* What you are asked to do *
Start at the line holding "type | count | share of cell area". Write out that line and each one after it to the end of the data, unchanged.

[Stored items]
--------------------------------

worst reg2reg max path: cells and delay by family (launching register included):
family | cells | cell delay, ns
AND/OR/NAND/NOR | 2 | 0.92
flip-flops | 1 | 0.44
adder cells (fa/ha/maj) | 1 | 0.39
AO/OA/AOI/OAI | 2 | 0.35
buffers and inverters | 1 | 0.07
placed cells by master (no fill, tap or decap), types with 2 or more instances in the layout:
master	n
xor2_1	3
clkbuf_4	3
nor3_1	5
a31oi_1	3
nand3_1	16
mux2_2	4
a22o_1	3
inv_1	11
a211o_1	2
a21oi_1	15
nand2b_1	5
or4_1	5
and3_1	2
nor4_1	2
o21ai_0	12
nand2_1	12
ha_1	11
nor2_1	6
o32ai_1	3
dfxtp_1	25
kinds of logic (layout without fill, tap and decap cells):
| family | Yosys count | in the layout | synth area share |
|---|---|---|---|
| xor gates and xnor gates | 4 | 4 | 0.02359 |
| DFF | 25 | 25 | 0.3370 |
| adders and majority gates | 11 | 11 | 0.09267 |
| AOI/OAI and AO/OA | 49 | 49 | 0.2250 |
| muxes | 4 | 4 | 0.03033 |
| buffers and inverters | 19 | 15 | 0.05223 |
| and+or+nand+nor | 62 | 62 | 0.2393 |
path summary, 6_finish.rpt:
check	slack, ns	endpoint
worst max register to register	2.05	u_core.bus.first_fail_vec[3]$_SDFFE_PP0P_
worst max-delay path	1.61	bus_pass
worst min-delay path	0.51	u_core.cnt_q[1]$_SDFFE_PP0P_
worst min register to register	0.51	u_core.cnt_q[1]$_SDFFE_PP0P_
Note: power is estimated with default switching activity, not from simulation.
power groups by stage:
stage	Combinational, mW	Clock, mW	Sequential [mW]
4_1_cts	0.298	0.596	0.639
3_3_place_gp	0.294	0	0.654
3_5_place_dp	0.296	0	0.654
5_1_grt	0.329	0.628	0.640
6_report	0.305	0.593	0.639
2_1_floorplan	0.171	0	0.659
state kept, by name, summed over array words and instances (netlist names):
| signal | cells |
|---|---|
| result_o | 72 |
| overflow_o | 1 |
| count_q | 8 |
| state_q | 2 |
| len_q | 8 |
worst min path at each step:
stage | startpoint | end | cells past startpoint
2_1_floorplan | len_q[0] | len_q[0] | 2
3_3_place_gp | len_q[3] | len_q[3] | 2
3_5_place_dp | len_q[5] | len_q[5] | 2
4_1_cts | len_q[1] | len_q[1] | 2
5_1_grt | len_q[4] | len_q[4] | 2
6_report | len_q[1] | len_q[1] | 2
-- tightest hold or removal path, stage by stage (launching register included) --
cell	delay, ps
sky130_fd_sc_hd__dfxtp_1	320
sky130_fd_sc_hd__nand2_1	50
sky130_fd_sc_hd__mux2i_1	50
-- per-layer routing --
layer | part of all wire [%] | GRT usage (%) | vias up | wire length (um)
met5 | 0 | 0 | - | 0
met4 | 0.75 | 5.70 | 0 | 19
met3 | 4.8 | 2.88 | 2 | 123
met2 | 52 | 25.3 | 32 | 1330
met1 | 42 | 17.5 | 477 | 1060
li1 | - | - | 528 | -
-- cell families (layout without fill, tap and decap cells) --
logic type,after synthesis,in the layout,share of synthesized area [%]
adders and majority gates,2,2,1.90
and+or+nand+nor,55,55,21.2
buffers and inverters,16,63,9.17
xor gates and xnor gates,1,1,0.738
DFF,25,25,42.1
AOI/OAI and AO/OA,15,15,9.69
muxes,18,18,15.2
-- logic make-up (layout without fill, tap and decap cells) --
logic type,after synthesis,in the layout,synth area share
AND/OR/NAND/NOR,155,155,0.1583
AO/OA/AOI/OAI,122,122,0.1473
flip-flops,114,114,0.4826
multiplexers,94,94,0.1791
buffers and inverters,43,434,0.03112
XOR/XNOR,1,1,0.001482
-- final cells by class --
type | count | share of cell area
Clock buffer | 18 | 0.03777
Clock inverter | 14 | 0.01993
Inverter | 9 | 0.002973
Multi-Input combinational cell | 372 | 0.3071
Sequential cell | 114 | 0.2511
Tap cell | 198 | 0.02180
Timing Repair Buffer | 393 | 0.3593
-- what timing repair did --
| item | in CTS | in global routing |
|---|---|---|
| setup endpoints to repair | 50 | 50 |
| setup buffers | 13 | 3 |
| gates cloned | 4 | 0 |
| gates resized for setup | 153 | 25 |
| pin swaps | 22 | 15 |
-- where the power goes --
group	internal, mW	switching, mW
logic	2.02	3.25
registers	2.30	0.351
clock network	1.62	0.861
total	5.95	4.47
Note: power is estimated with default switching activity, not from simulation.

--------------------------------

* Answer box *
type | count | share of cell area
Clock buffer | 18 | 0.03777
Clock inverter | 14 | 0.01993
Inverter | 9 | 0.002973
Multi-Input combinational cell | 372 | 0.3071
Sequential cell | 114 | 0.2511
Tap cell | 198 | 0.02180
Timing Repair Buffer | 393 | 0.3593
-- what timing repair did --
| item | in CTS | in global routing |
|---|---|---|
| setup endpoints to repair | 50 | 50 |
| setup buffers | 13 | 3 |
| gates cloned | 4 | 0 |
| gates resized for setup | 153 | 25 |
| pin swaps | 22 | 15 |
-- where the power goes --
group	internal, mW	switching, mW
logic	2.02	3.25
registers	2.30	0.351
clock network	1.62	0.861
total	5.95	4.47
Note: power is estimated with default switching activity, not from simulation.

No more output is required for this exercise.